Eligibility Criteria
Ages Eligible for Study
18 years to 75 years (Adult, Older Adult)
Accepts Healthy Volunteers
No
Description
Inclusion Criteria
Subjects must meet all of the following criteria:
- Documented history of relapsed and/or refractory multiple myeloma with > 2 lines of therapy. One of the prior lines of therapy must have been a carfilzomib containing regimen with evidence of relapse or progression within the last 60 days of the carfilzomib containing regimen with a carfilzomib dose of at least 27 mg/m2. Carfilzomib containing regimen at the standard dose of 20/27 mg/m2 is acceptable.
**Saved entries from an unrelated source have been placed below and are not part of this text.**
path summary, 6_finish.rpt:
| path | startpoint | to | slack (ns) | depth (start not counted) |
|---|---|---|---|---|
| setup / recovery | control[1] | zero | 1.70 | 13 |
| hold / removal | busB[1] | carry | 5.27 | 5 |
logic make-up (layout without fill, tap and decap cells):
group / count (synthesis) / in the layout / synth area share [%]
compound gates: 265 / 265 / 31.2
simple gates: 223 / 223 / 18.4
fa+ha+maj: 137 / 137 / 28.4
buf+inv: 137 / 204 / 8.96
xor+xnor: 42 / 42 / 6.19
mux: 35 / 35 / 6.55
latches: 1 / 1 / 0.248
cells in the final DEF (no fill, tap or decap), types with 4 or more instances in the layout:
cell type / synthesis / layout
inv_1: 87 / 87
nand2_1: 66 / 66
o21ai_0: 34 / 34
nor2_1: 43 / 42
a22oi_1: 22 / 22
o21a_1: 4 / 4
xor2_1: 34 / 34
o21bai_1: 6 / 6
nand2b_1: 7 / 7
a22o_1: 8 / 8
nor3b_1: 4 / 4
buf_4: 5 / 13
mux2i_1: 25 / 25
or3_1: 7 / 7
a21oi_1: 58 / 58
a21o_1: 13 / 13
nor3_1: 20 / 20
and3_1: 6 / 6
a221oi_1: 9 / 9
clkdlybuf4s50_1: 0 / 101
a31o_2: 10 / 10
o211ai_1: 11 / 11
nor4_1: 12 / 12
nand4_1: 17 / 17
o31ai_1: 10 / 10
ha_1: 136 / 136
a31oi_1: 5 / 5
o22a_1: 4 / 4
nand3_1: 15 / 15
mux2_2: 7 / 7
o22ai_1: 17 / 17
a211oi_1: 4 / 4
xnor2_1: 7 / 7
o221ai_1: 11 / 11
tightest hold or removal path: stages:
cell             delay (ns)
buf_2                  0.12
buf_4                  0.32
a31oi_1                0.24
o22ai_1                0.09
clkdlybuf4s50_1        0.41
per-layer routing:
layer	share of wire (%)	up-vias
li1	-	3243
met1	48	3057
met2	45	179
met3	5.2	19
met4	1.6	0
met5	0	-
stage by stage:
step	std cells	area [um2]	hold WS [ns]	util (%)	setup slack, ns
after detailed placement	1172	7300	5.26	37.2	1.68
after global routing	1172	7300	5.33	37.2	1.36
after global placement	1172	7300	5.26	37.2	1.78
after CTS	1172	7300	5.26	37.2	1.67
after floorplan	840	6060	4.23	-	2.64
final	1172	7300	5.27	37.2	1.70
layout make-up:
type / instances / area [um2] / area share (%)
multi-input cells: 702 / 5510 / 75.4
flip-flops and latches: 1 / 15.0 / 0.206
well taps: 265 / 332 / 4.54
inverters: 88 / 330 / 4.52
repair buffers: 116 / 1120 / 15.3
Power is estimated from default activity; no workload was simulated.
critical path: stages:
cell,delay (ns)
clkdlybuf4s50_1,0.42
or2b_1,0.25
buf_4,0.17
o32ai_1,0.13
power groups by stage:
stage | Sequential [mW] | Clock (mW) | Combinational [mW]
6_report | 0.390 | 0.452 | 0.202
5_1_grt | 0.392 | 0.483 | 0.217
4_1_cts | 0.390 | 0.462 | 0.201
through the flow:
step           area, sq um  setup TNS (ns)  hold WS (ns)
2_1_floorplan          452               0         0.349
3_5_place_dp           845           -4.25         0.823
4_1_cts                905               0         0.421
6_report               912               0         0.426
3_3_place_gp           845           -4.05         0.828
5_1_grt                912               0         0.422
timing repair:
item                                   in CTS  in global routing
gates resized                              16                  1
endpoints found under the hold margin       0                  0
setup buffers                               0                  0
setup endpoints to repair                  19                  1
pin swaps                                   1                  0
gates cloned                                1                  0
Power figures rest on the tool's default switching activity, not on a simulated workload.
module fifo # (
	parameter DATA_WIDTH = 32,
	parameter DEPTH = 16,
	parameter LOG2DEPTH = 4
) (
	input clk,
	input reset_n,
	input i_flush,
	input [DATA_WIDTH-1:0] i_data,
	input i_write_enable,
	output o_full,
	output [DATA_WIDTH-1:0] o_data,
	input i_read_enable,
	output o_empty,
	output o_almost_empty
);
	reg [DATA_WIDTH-1:0] ram [0:DEPTH-1];
	reg [LOG2DEPTH-1:0] r_read_addr, r_write_addr;
	reg [LOG2DEPTH:0] r_count;
	wire w_enqueue, w_dequeue;
	assign w_dequeue = i_read_enable & !o_empty;
	assign w_enqueue = i_write_enable & (!o_full | i_read_enable);
	always @(posedge clk or negedge reset_n) begin
		if (!reset_n) begin
			r_write_addr <= 0;
		end else begin
			if (i_flush) begin
				r_write_addr <= 0;
			end else if (w_enqueue) begin
				if (r_write_addr == DEPTH-1) begin
					r_write_addr <= 0;
				end else begin
					r_write_addr <= r_write_addr + 1;
				end
			end
		end
	end
	integer  i;
	always @(posedge clk or negedge reset_n) begin
		if (!reset_n) begin
			for (i = 0; i < DEPTH; i = i + 1) begin
				ram[i] <= 0;
			end
		end else if (w_enqueue) begin
			ram[r_write_addr] <= i_data;
		end
	end
	always @(posedge clk or negedge reset_n) begin
		if (!reset_n) begin
			r_read_addr <= 0;
		end else begin
			if (i_flush) begin
				r_read_addr <= 0;
			end else if (w_dequeue) begin
				if (r_read_addr == DEPTH-1) begin
					r_read_addr <= 0;
				end else begin
					r_read_addr <= r_read_addr + 1;
				end
			end
		end
	end
	always @(posedge clk or negedge reset_n) begin
		if (!reset_n) begin
			r_count <= 0;
		end else begin
			if (i_flush) begin
				r_count <= 0;
			end else begin
				if (!o_full & i_write_enable & !w_dequeue) begin
					r_count <= r_count + 1;
				end else if (w_dequeue & !i_write_enable) begin
					r_count <= r_count - 1;
				end
			end
		end
	end
	assign o_full = (r_count == DEPTH);
	assign o_empty = (r_count == 0);
	assign o_almost_empty = (r_count <= 1);
	assign o_data = ~o_empty ? ram[r_read_addr] : 0;
endmodule
module cdc_pulse_sender #(
	parameter SYNC_DEPTH = 2
) (
	input wire reset_n,
	input wire clk,
	input wire i_pulse,
	output wire o_async_req,
	input wire i_async_ack
);
	reg r_req;
	wire w_synced_ack;
	(* ASYNC_REG = "TRUE" *)
	(* DONT_TOUCH = "TRUE" *)
	reg [SYNC_DEPTH-1:0] r_ack_sync_stage;
	always @(posedge clk or negedge reset_n) begin
		if (~reset_n) begin
			r_ack_sync_stage <= {SYNC_DEPTH{1'b0}};
		end else begin
			r_ack_sync_stage <= {r_ack_sync_stage[SYNC_DEPTH-2:0], i_async_ack};
		end
	end
	assign w_synced_ack = r_ack_sync_stage[SYNC_DEPTH-1];
	reg r_pulse;
	always @(posedge clk or negedge reset_n) begin
		if (~reset_n) begin
			r_pulse <= 1'b0;
		end else begin
			r_pulse <= i_pulse;
		end
	end
	wire w_pulse_edge = !r_pulse && i_pulse;
	reg r_wait_ack_trans;
	always @(posedge clk or negedge reset_n) begin
		if (~reset_n) begin
			r_wait_ack_trans <= 1'b0;
		end else begin
			if (!r_wait_ack_trans && w_pulse_edge) begin
				r_wait_ack_trans <= 1'b1;
			end else if (r_wait_ack_trans && r_req == w_synced_ack) begin
				r_wait_ack_trans <= 1'b0;
			end
		end
	end
	always @(posedge clk or negedge reset_n) begin
		if (~reset_n) begin
			r_req <= 1'b0;
		end else begin
			if (!r_wait_ack_trans && w_pulse_edge) begin
				r_req <= ~r_req;  
			end
		end
	end
	assign o_async_req = r_req;
endmodule
module cdc_pulse_receiver #(
	parameter SYNC_DEPTH = 2
) (
	input wire reset_n,
	input wire clk,
	output wire o_pulse,
	input wire i_ready,
	input wire i_async_req,
	output wire o_async_ack
);
	wire w_synced_req;
	reg r_synced_req;  
	(* ASYNC_REG = "TRUE" *)
	(* DONT_TOUCH = "TRUE" *)
	reg [SYNC_DEPTH-1:0] r_req_sync_stage;
	always @(posedge clk or negedge reset_n) begin
		if (~reset_n) begin
			r_req_sync_stage <= {SYNC_DEPTH{1'b0}};
		end else begin
			r_req_sync_stage <= {r_req_sync_stage[SYNC_DEPTH-2:0], i_async_req};
		end
	end
	assign w_synced_req = r_req_sync_stage[SYNC_DEPTH-1];
	reg r_ack, r_ack_delay;
	wire w_toggle_ack;
	always @(posedge clk or negedge reset_n) begin
		if (~reset_n) begin
			r_ack <= 1'b0;
			r_ack_delay <= 1'b0;
		end else begin
			r_ack_delay <= r_ack;
			if (r_ack != r_synced_req && i_ready) begin
				r_ack <= ~r_ack;
			end
		end
	end
	assign w_toggle_ack = r_ack != r_ack_delay;
	always @(posedge clk or negedge reset_n) begin
		if (~reset_n) begin
			r_synced_req <= 1'b0;
		end else begin
			r_synced_req <= w_synced_req;
		end
	end
	assign o_pulse = w_toggle_ack;
	assign o_async_ack = r_ack;
endmodule
--- flow/run.sh ---
#!/bin/bash
# OpenROAD 26Q1-2900-gdf79404cd8, Yosys 0.63+post, stock flow scripts
make -C /OpenROAD-flow-scripts/flow DESIGN_CONFIG=/design/flow/config.mk WORK_HOME=/design/flow/orfs finish
==> flow/design.v <==
`timescale 1 ns / 1 ps
	module usb_interface_v1_0_M00_AXI #
	(
		parameter  C_M_START_DATA_VALUE	= 32'h00000000,
		parameter  C_M_TARGET_SLAVE_BASE_ADDR	= 32'h00000000,
		parameter integer C_M_AXI_ADDR_WIDTH	= 32,
		parameter integer C_M_AXI_DATA_WIDTH	= 32,
		parameter integer C_M_TRANSACTIONS_NUM	= 4
	)
	(
		input wire [(32 - 1):0] i_addr,
		input wire [(32 - 1):0] i_write_data,
		input wire i_write_valid,
		output wire o_write_ready,
		output wire [(32 - 1):0] o_read_data,
		input wire i_read_req,
		output wire o_read_data_valid,
		input wire  M_AXI_ACLK,
		input wire  M_AXI_ARESETN,
		output wire [C_M_AXI_ADDR_WIDTH-1 : 0] M_AXI_AWADDR,
		output wire [2 : 0] M_AXI_AWPROT,
		output wire  M_AXI_AWVALID,
		input wire  M_AXI_AWREADY,
		output wire [C_M_AXI_DATA_WIDTH-1 : 0] M_AXI_WDATA,
		output wire [C_M_AXI_DATA_WIDTH/8-1 : 0] M_AXI_WSTRB,
		output wire  M_AXI_WVALID,
		input wire  M_AXI_WREADY,
		input wire [1 : 0] M_AXI_BRESP,
		input wire  M_AXI_BVALID,
		output wire  M_AXI_BREADY,
		output wire [C_M_AXI_ADDR_WIDTH-1 : 0] M_AXI_ARADDR,
		output wire [2 : 0] M_AXI_ARPROT,
		output wire  M_AXI_ARVALID,
		input wire  M_AXI_ARREADY,
		input wire [C_M_AXI_DATA_WIDTH-1 : 0] M_AXI_RDATA,
		input wire [1 : 0] M_AXI_RRESP,
		input wire  M_AXI_RVALID,
		output wire  M_AXI_RREADY
	);
	reg r_axi_awvalid, r_axi_wvalid, r_axi_bready;
	reg r_axi_arvalid, r_axi_rready;
	reg [C_M_AXI_ADDR_WIDTH-1 : 0] 	r_axi_awaddr;
	reg [C_M_AXI_DATA_WIDTH-1 : 0] 	r_axi_wdata;
	reg [C_M_AXI_ADDR_WIDTH-1 : 0] 	r_axi_araddr;
	reg [C_M_AXI_DATA_WIDTH-1 : 0] r_read_data;
	reg r_rvalid;
	reg r_read_req, r_read_req_delayed;
	reg r_write_valid, r_write_valid_delayed;
	reg r_axi_awready, r_axi_wready;
	wire w_raise_read_req;
	wire w_raise_write_valid;
	assign w_raise_read_req = r_read_req && ~r_read_req_delayed;
	assign w_raise_write_valid = r_write_valid && ~r_write_valid_delayed;
	assign M_AXI_AWADDR	= C_M_TARGET_SLAVE_BASE_ADDR + r_axi_awaddr;
	assign M_AXI_WDATA	= r_axi_wdata;
	assign M_AXI_AWPROT	= 3'b000;
	assign M_AXI_AWVALID	= r_axi_awvalid;
	assign M_AXI_WVALID	= r_axi_wvalid;
	assign M_AXI_WSTRB	= 4'b1111;
	assign M_AXI_BREADY	= r_axi_bready;
	assign M_AXI_ARADDR	= C_M_TARGET_SLAVE_BASE_ADDR + r_axi_araddr;
	assign M_AXI_ARVALID	= r_axi_arvalid;
	assign M_AXI_ARPROT	= 3'b001;
	assign M_AXI_RREADY = i_read_req;
	assign o_write_ready = r_axi_awready && r_axi_wready;
	assign o_read_data_valid = r_rvalid;
	assign o_read_data = r_read_data;
	always @(posedge M_AXI_ACLK) begin
		if (M_AXI_ARESETN == 0) begin
			r_read_req <= 0;
			r_read_req_delayed <= 0;
			r_write_valid <= 0;
			r_write_valid_delayed <= 0;
		end else begin
			r_read_req <= i_read_req;
			r_read_req_delayed <= r_read_req;
			r_write_valid <= i_write_valid;
			r_write_valid_delayed <= r_write_valid;
		end
	end
	always @(posedge M_AXI_ACLK) begin
		if (M_AXI_ARESETN == 0) begin
			r_axi_awvalid <= 1'b0;
		end else begin
			if (w_raise_write_valid) begin
				r_axi_awvalid <= 1'b1;
			end else if (M_AXI_AWREADY && r_axi_awvalid) begin
				r_axi_awvalid <= 1'b0;
			end
		end
	end
	always @(posedge M_AXI_ACLK) begin
		if (M_AXI_ARESETN == 0) begin
			r_axi_wvalid <= 1'b0;
		end else if (w_raise_write_valid) begin
			r_axi_wvalid <= 1'b1;
 		end else if (M_AXI_WREADY && r_axi_wvalid) begin
			r_axi_wvalid <= 1'b0;
		end
	end
	always @(posedge M_AXI_ACLK) begin
		if (M_AXI_ARESETN == 0) begin
			r_axi_awready <= 1'b0;
			r_axi_wready <= 1'b0;
		end else begin
			if (r_axi_awready && r_axi_wready) begin
				r_axi_awready <= 1'b0;
				r_axi_wready <= 1'b0;
			end else begin
				if (M_AXI_AWREADY) begin
					r_axi_awready <= 1'b1;
				end
				if (M_AXI_WREADY) begin
					r_axi_wready <= 1'b1;
				end
			end
		end
	end
	always @(posedge M_AXI_ACLK) begin
		if (M_AXI_ARESETN == 0) begin
			r_axi_bready <= 1'b0;
		end else if (M_AXI_BVALID && ~r_axi_bready) begin
			r_axi_bready <= 1'b1;
		end else if (r_axi_bready) begin
			r_axi_bready <= 1'b0;
		end
	end
	always @(posedge M_AXI_ACLK) begin
		if (M_AXI_ARESETN == 0) begin
			r_axi_arvalid <= 1'b0;
		end else if (w_raise_read_req) begin
			r_axi_arvalid <= 1'b1;
		end	else if (M_AXI_ARREADY && r_axi_arvalid) begin
				r_axi_arvalid <= 1'b0;
		end
	end
	always @(posedge M_AXI_ACLK) begin
		if (M_AXI_ARESETN == 0) begin
			r_read_data <= 0;
			r_rvalid <= 0;
		end else begin
			r_rvalid <= M_AXI_RVALID;
			if (M_AXI_RVALID) begin
				r_read_data <= M_AXI_RDATA;
			end
		end
	end
	always @(posedge M_AXI_ACLK) begin
		if (M_AXI_ARESETN == 0) begin
			r_axi_awaddr <= 0;
		end else if (w_raise_write_valid) begin
			r_axi_awaddr <= i_addr;
		end
	end
	always @(posedge M_AXI_ACLK) begin
		if (M_AXI_ARESETN == 0) begin
			r_axi_wdata <= C_M_START_DATA_VALUE;
		end else if (w_raise_write_valid) begin
			r_axi_wdata <= i_write_data;
		end
	end
	always @(posedge M_AXI_ACLK) begin
		if (M_AXI_ARESETN == 0) begin
			r_axi_araddr <= 0;
		end else if (w_raise_read_req) begin
			r_axi_araddr <= i_addr;
		end
	end
endmodule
Measurable disease, as defined by at least one of the following:
- Serum monoclonal protein level ≥0.5 g/dL for IgG, IgA, or IgM disease
- Urinary M-protein excretion of ≥200 mg over a 24-hour period
- Involved free light chain level ≥10 mg/dL, along with an abnormal free light chain ratio
Adequate bone marrow reserves, as defined by the following:
- Absolute neutrophil count (ANC) ≥1000 cells/mm3 within 1 week of the initiation of treatment
- Platelet count of ≥75 ,000 cells/mm3 for subjects who have bone marrow plasmacytosis of <50%, or ≥50,000 cells/mm3 for subjects who have bone marrow plasmacytosis of >50%
Adequate hepatic function, as defined by the following:
- Total bilirubin ≤ 2 times the upper limit of the institutional normal values
- Total AST and ALT ≤ 3 times the upper limit of the institutional normal values
- Adequate renal function, as defined by the following: creatinine clearance (CrCl) ≥ 30 mL/min., as measured by a 24-hour urine collection, or estimated by the Cockcroft and Gault formula.
- Adequate cardiac function defined as LVEF ≥ 40% by MUGA, echocardiogram or cardiac MRI.
- Be 18-75 years of age
- Eastern Cooperative Oncology Group (ECOG) performance status of 0-2.
- FOCBP and male subjects who are sexually active with FOCBP must agree to use two highly effective (as determined per the Investigator) methods of contraception during the study and for 30 days (female subjects) or for 90 days (male subjects) following the last dose of study treatment including a male condom.
- Ability to understand and the willingness to sign a written informed consent document.
- Recovered from all reversible acute toxic effects of prior therapy (other than alopecia) to ≤ Grade 1 or baseline.
Exclusion Criteria
Subjects must not meet any of the following criteria:
- Non-secretory multiple myeloma
- Known amyloidosis
- Known POEMS syndrome (plasma cell dyscrasia with polyneuropathy, organomegaly, endocrinopathy, monoclonal protein, and skin changes)
- Clinically significant illness including, but not limited to the following: active systemic infection, uncontrolled hypertension (as defined by BP > 160/90), New York Heart Association Class III and IV heart failure, unstable angina pectoris, myocardial infarction within the past 6 months of consent, uncontrolled cardiac arrhythmia, or any other condition (including laboratory abnormalities) that, in the opinion of the Investigator, places the subject at unacceptable risk for adverse outcome if he/she were to participate in the study
- Prior cerebrovascular accident with persistent neurologic deficit.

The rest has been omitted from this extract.